Coronavirus SARS-CoV-2

Präventionsmaßnahmen und Vorsorge

Aktuelle Informationen und Hinweise zum Corona-Virus

Stand 02.04.2020, 17:30 Uhr

Land Hessen beschließt Bußgelder zum Schutz der Bevölkerung

Aktuelle Informationen veröffentlicht durch den Landkreis Darmstadt- Dieburg immer hier.

Aktuell: Sperrung der Wanderparkplätze kreisweit

Presseinformationen aus Ober-Ramstadt
zum Corona-Virus


Ober-Ramstädter Hilfenetzwerk und nachbarschaftliche Hilfe

In Corona Zeiten weiterhin regional einkaufen, auch wenn die Ladengeschäfte geschlossen bleiben müssen und der Besuch gastronomischer Betriebe nicht gestattet ist:


Unterstützung für hilfebedürftige Menschen im Rahmen der nachbarschaftlichen Hilfe. Im Seniorenbüro kann sowohl ein Hilfebedarf als auch eine Engagement-Bereitschaft gemeldet werden. Passende Kontakte werden dann vermittelt:



Soforthilfe und Darlehen für den Kulturbereich und die Wirtschaft


Bundesregierung beschließt Soforthilfe für den Kulturbereich


Für Kunstschaffende und kreative Freiberufler wurden Hilfspakete zur Bewältigung der Corona-Pandemie als Rettungsschirm für den Kultur-, Kreativ- und Medienbereich von der Bundesregierung geschaffen. Die Bundeshilfen ruhen auf drei großen Säulen, die geeignet sind, gerade auf die spezifischen Lebens- und Arbeitsbedingungen der Kreativen zu reagieren:

1)  Kleinen Unternehmen wird bei der Betriebssicherung geholfen
2)  Persönliche Lebensumstände werden abgesichert
3)  Mit vielen rechtlichen Einzelmaßnahmen sollen Härten abgemildert werden


Hessen stützt hessische Wirtschaft mit Soforthilfe und Darlehen -
Stand 25. März


Hessen schnürt ein millionenschweres Soforthilfeprogramm und stockt die Mittel der Bundesregierung mit einem eigenen Zuschuss auf.
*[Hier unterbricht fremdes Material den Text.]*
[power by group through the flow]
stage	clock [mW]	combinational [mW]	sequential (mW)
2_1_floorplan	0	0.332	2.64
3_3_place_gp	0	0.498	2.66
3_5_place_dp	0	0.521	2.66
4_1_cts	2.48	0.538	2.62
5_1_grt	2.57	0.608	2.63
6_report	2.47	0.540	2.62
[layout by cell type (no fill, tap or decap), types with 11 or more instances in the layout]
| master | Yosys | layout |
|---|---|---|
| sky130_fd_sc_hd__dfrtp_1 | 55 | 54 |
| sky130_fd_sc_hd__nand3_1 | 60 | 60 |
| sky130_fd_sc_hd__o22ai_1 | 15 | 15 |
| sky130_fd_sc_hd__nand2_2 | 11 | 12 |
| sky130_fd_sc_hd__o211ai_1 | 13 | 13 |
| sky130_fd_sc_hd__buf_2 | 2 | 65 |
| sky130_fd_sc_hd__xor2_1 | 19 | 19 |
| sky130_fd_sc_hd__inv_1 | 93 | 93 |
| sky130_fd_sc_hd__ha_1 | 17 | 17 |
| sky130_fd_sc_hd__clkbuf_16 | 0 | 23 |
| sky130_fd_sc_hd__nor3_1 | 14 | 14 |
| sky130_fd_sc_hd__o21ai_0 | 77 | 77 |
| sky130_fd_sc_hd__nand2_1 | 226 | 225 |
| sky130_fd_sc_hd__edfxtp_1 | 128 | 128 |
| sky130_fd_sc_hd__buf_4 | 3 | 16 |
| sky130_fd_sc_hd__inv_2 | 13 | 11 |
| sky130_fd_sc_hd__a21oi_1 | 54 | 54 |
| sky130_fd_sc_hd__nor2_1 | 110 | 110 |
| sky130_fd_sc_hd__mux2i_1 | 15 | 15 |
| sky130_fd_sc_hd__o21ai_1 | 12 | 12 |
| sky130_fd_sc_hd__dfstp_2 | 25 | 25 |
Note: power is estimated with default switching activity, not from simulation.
## config.mk

```make
export PLATFORM = sky130hd
export DESIGN_NAME = lane_sot_seq
export DESIGN_NICKNAME = d
export VERILOG_FILES = /design/src/rtl/lane_sot_pkg.sv /design/src/rtl/lane_timing_hold.sv /design/src/rtl/lane_dwell_timer.sv /design/src/rtl/lane_sot_seq.sv
export SDC_FILE = /design/constraint.sdc
export NUM_CORES = 1
export LEC_CHECK = 0
export BUFFER_PORTS_ARGS = -buffer_cell sky130_fd_sc_hd__buf_2
export CAP_MARGIN = 20
export CORE_ASPECT_RATIO = 1.75
export CORE_MARGIN = 10
export CORE_UTILIZATION = 29
export CTS_CLUSTER_DIAMETER = 100
export DETAILED_ROUTE_END_ITERATION = 8
export GPL_ROUTABILITY_DRIVEN = 1
export MAX_ROUTING_LAYER = met4
export PLACE_DENSITY_LB_ADDON = 0.08
export SYNTH_ARGS = -nofsm -noshare
export SYNTH_HDL_FRONTEND = slang
export SYNTH_SLANG_ARGS = --single-unit
```

## constraint.sdc

```tcl
create_clock -name clk -period 3.85 [get_ports clk]
set_input_delay 0.5775 -clock clk [delete_from_list [all_inputs] [get_ports clk]]
set_output_delay 0.5775 -clock clk [all_outputs]
set_load 0.02 [all_outputs]
```

## src/rtl/lane_sot_pkg.sv

```systemverilog
package lane_sot_pkg;

  // Codes presented on lane_state; the order is the handshake order.
  typedef enum logic [2:0] {
    LN_STOP   = 3'd0,
    LN_REQ    = 3'd1,
    LN_BRIDGE = 3'd2,
    LN_PREP   = 3'd3,
    LN_ZERO   = 3'd4,
    LN_DATA   = 3'd5,
    LN_TRAIL  = 3'd6
  } lane_code_e;

  typedef enum logic [3:0] {
    S_IDLE,
    S_LP01,
    S_LP00,
    S_PREP,
    S_ZERO,
    S_SYNC,
    S_DATA,
    S_TRAIL,
    S_EXIT
  } seq_st_e;

  // Index of each duration field in {hs_timing, lp_timing}.
  localparam int F_EXIT  = 0;
  localparam int F_LPX   = 1;
  localparam int F_TRAIL = 2;
  localparam int F_ZERO  = 3;
  localparam int F_PREP  = 4;
  localparam int NUM_FIELDS = 5;

endpackage

```

## src/rtl/lane_timing_hold.sv

```systemverilog
// Captures the duration fields while the lane is idle and presents each one
// as (cycles - 1), with a zero field treated as a one-cycle duration.
module lane_timing_hold #(
  parameter int FW = 8
) (
  input  logic            clk,
  input  logic            rst,
  input  logic            capture,
  input  logic [3*FW-1:0] hs_word,
  input  logic [2*FW-1:0] lp_word,
  output logic [FW-1:0]   lpx_now_m1,
  output logic [FW-1:0]   exit_m1,
  output logic [FW-1:0]   lpx_m1,
  output logic [FW-1:0]   trail_m1,
  output logic [FW-1:0]   zero_m1,
  output logic [FW-1:0]   prep_m1
);
  import lane_sot_pkg::*;

  localparam int CAT_W = 5 * FW;

  logic [CAT_W-1:0] cat;
  logic [FW-1:0]    raw_q [NUM_FIELDS];
  logic [FW-1:0]    m1    [NUM_FIELDS];
  logic [FW-1:0]    lpx_live;

  assign cat = {hs_word, lp_word};

  for (genvar gi = 0; gi < NUM_FIELDS; gi++) begin : g_field
    always_ff @(posedge clk) begin
      if (rst)          raw_q[gi] <= '0;
      else if (capture) raw_q[gi] <= cat[gi*FW +: FW];
    end
    assign m1[gi] = (raw_q[gi] == '0) ? '0 : raw_q[gi] - FW'(1);
  end

  // Bypass for the first dwell, which is loaded on the capture edge itself.
  assign lpx_live   = cat[F_LPX*FW +: FW];
  assign lpx_now_m1 = (lpx_live == '0) ? '0 : lpx_live - FW'(1);

  assign exit_m1  = m1[F_EXIT];
  assign lpx_m1   = m1[F_LPX];
  assign trail_m1 = m1[F_TRAIL];
  assign zero_m1  = m1[F_ZERO];
  assign prep_m1  = m1[F_PREP];

endmodule

```

## src/rtl/lane_dwell_timer.sv

```systemverilog
// Single shared down-counter; a load of N gives N+1 cycles before expiry.
module lane_dwell_timer #(
  parameter int W = 8
) (
  input  logic         clk,
  input  logic         rst,
  input  logic         load,
  input  logic [W-1:0] load_val,
  output logic         expired
);
  logic [W-1:0] cnt_q;

  always_ff @(posedge clk) begin
    if (rst)                cnt_q <= '0;
    else if (load)          cnt_q <= load_val;
    else if (cnt_q != '0)   cnt_q <= cnt_q - W'(1);
  end

  assign expired = (cnt_q == '0);

endmodule

```

## src/rtl/lane_sot_seq.sv

```systemverilog
module lane_sot_seq #(
  parameter int           FIELD_W   = 8,
  parameter int           DATA_W    = 8,
  parameter logic [7:0]   SYNC_BYTE = 8'hB8
) (
  input  logic                 clk,
  input  logic                 rst,
  input  logic [3*FIELD_W-1:0] hs_timing,
  input  logic [2*FIELD_W-1:0] lp_timing,
  input  logic                 burst_req,
  input  logic [DATA_W-1:0]    tx_data,
  input  logic                 tx_valid,
  input  logic                 tx_last,
  output logic                 tx_ready,
  output logic [2:0]           lane_state,
  output logic [DATA_W-1:0]    hs_byte
);
  import lane_sot_pkg::*;

  localparam logic [DATA_W-1:0] SYNC_W = DATA_W'(SYNC_BYTE);

  seq_st_e            st_q, st_n;
  lane_code_e         ln_q, ln_n;
  logic [DATA_W-1:0]  by_q, by_n;
  logic               last_bit_q, last_bit_n;
  logic               ld;
  logic [FIELD_W-1:0] ld_val;
  logic               expired;
  logic [FIELD_W-1:0] lpx_now_m1, exit_m1, lpx_m1, trail_m1, zero_m1, prep_m1;
  logic [DATA_W-1:0]  trail_byte;

  lane_timing_hold #(.FW(FIELD_W)) u_hold (
    .clk        (clk),
    .rst        (rst),
    .capture    (st_q == S_IDLE),
    .hs_word    (hs_timing),
    .lp_word    (lp_timing),
    .lpx_now_m1 (lpx_now_m1),
    .exit_m1    (exit_m1),
    .lpx_m1     (lpx_m1),
    .trail_m1   (trail_m1),
    .zero_m1    (zero_m1),
    .prep_m1    (prep_m1)
  );

  lane_dwell_timer #(.W(FIELD_W)) u_timer (
    .clk      (clk),
    .rst      (rst),
    .load     (ld),
    .load_val (ld_val),
    .expired  (expired)
  );

  assign trail_byte = {DATA_W{~last_bit_q}};

  always_comb begin
    st_n       = st_q;
    ln_n       = LN_STOP;
    by_n       = '0;
    last_bit_n = last_bit_q;
    ld         = 1'b0;
    ld_val     = '0;
    case (st_q)
      S_IDLE: begin
        if (burst_req) begin
          st_n = S_LP01; ld = 1'b1; ld_val = lpx_now_m1;
        end
      end
      S_LP01: begin
        ln_n = LN_REQ;
        if (expired) begin
          st_n = S_LP00; ld = 1'b1; ld_val = lpx_m1;
        end
      end
      S_LP00: begin
        ln_n = LN_BRIDGE;
        if (expired) begin
          st_n = S_PREP; ld = 1'b1; ld_val = prep_m1;
        end
      end
      S_PREP: begin
        ln_n = LN_PREP;
        if (expired) begin
          st_n = S_ZERO; ld = 1'b1; ld_val = zero_m1;
        end
      end
      S_ZERO: begin
        ln_n = LN_ZERO;
        if (expired) st_n = S_SYNC;
      end
      S_SYNC: begin
        ln_n       = LN_DATA;
        by_n       = SYNC_W;
        last_bit_n = SYNC_W[DATA_W-1];
        st_n       = S_DATA;
      end
      S_DATA: begin
        if (tx_valid) begin
          ln_n       = LN_DATA;
          by_n       = tx_data;
          last_bit_n = tx_data[DATA_W-1];
          if (tx_last) begin
            st_n = S_TRAIL; ld = 1'b1; ld_val = trail_m1;
          end
        end else begin
          // Underrun: this cycle already counts as the first trail cycle.
          ln_n = LN_TRAIL;
          by_n = trail_byte;
          ld   = 1'b1;
          if (trail_m1 == '0) begin
            st_n = S_EXIT; ld_val = exit_m1;
          end else begin
            st_n = S_TRAIL; ld_val = trail_m1 - FIELD_W'(1);
          end
        end
      end
      S_TRAIL: begin
        ln_n = LN_TRAIL;
        by_n = trail_byte;
        if (expired) begin
          st_n = S_EXIT; ld = 1'b1; ld_val = exit_m1;
        end
      end
      S_EXIT: begin
        if (expired) st_n = S_IDLE;
      end
      default: st_n = S_IDLE;
    endcase
  end

  always_ff @(posedge clk) begin
    if (rst) begin
      st_q       <= S_IDLE;
      ln_q       <= LN_STOP;
      by_q       <= '0;
      last_bit_q <= 1'b0;
    end else begin
      st_q       <= st_n;
      ln_q       <= ln_n;
      by_q       <= by_n;
      last_bit_q <= last_bit_n;
    end
  end

  assign tx_ready   = (st_q == S_DATA);
  assign lane_state = ln_q;
  assign hs_byte    = by_q;

endmodule

```

==> summary.txt <==
Final layout
  – Layout cells sized above 1: 0.186
  – Area Growth Syn to Fin: 19.4%
  – Commonest cells after routing, fill and taps aside: buf_2, edfxtp_1, and2_1
  – Nets@finish: 601
  – Commonest non-fill, non-tap cell in the layout: buf_2
  – N_diodes: 0
  – Final core utilization: 0.352
  – Fin area: 5060 sq um

Pwr
  – Switching share of power: 0.417
  – Comb power frac: 0.476
  – PwrDens: 808 nW/um^2
  – IR drop worst, VDD: 0.000253 V
  – Clk pwr share: 0.214
  – Total power: 4.08 mW
  – Seq pwr share: 0.310
  – Int Power: 2.38 mW
  – Net Sw Power: 1.70 mW
  – Pleak: 1.94 nW

Global routing
  – Largest net degree at the start of global routing: 41
  – M2 GR Usage: 0.227
  – GRT busiest layer: met2
  – Vias in the first global route: 3796
  – Global Route met1 Usage: 0.129
  – First-pass GRT wire length: 20100 microns
  – Gr ovfl total: 0
  – GR Util met3: 0.0253
  – Antenna violations before repair: 0
  – Gr usage total: 0.128

Clock tree
  – Postcts setup bufs: 0
  – Clk root buf: clkbuf_16
  – H-tree depth: 3
  – Total CTS buffers: 9
  – Clock sinks: 64
  – TritonCTS clock tree: built
  – Post-CTS Hold Buffers: 0
  – Clk_lat worst skew: 340 ps
  – Reg clk slew, reported paths: 60 ps
  – Clock buffer depth: 2
  – Post-CTS Resized: 0

Critical path
  – Crit Path Category: reg -> reg
  – Type of origin of the critical path: flip-flop
  – Crit-path cells: inv_1 > ha_1 > nor4b_1 > nand2_1 > nand2_1 > ha_1 > nand4_2 > a211oi_4 > mux2_4 > a2111oi_2 > a211oi_1
  – CP Capture Type: flip-flop
  – Critical-path top delay cell: edfxtp_1
  – Worst path arrival time: 3690 ps
  – Crit Path Max Fanout: 9
  – Required time worst endpoint: 4050 ps
  – Max incr delay on CP: 480 ps

Timing
  – Slew margin rel.: 0.371
  – Least-Margin Pin Slew: 944 ps
  – RSZ-0062 raised after global routing: false
  – Fin crit share: 0.906
  – Final min period: 3490 ps
  – Setup TNS: 0 ps
  – Final setup vio count: 0
  – Slew Limit Fails: 0
  – Clk_skew: 8.13 ps
  – Final Hold Vio Count: 0
  – Fmax achieved: 287 MHz

Drt
  – Routed len/inst: 17.8 microns
  – Via Count: 3674
  – Via density: 5.12
  – Number of remaining DRC errors: 0
  – First-pass DRT Iterations: 4
  – Starting DRC count in detailed routing: 128
  – ANT nets after route: 0
  – Routed WL: 12800 microns

Yosys
  – Post-synth cell types: 65
  – Dominant synthesized flop cell: edfxtp_1
  – Post-synthesis cell count: 471
  – Post-Syn Area: 4240 sq um
  – Syn nets: 540
  – Post-synth EDFFs: 40
  – Mean Syn Cell Area: 8.99 sq um
  – Sequential share of the synthesized area: 0.397
  – Synth Register Bits: 64
  – Yosys warnings: 0
  – Asr flop ratio synth: 0

Run status
  – Status: finished, final reports clean

Floorplan
  – Top Ports: 65
  – Die height: 180 microns
  – Initial Util: 0.295
  – Core Area: 14400 sq um
  – Row count: 58
  – Die area: 20000 sq um
  – Die Span X: 111 microns

Hold path
  – Hold Crit Class: in -> reg

Place
  – Post-DP HPWL: 10200 microns
  – Port buffer count: 64
  – Final RePlAce weighted congestion: 0.918
  – Placed cell areas: 4730 sq um

Run
  – Max Cap Viol: 0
Insgesamt stehen für Solo-Selbstständige, Freiberufler, Künstlerinnen und Künstler sowie Kleinst- und Kleinunternehmen mit bis zu 50 Beschäftigten mehr als zwei Milliarden Euro von Bund und Land zur Verfügung. Dies teilten Wirtschaftsminister Tarek Al-Wazir und Finanzminister Dr. Thomas Schäfer am 25. März mit. Viele der Selbstständigen, Freiberufler, Künstler und kleinen Unternehmen erhalten in der Regel keine Kredite, verfügen über keine weiteren Sicherheiten oder Einnahmen. Ihnen soll schnelle Liquidität verschafft werden.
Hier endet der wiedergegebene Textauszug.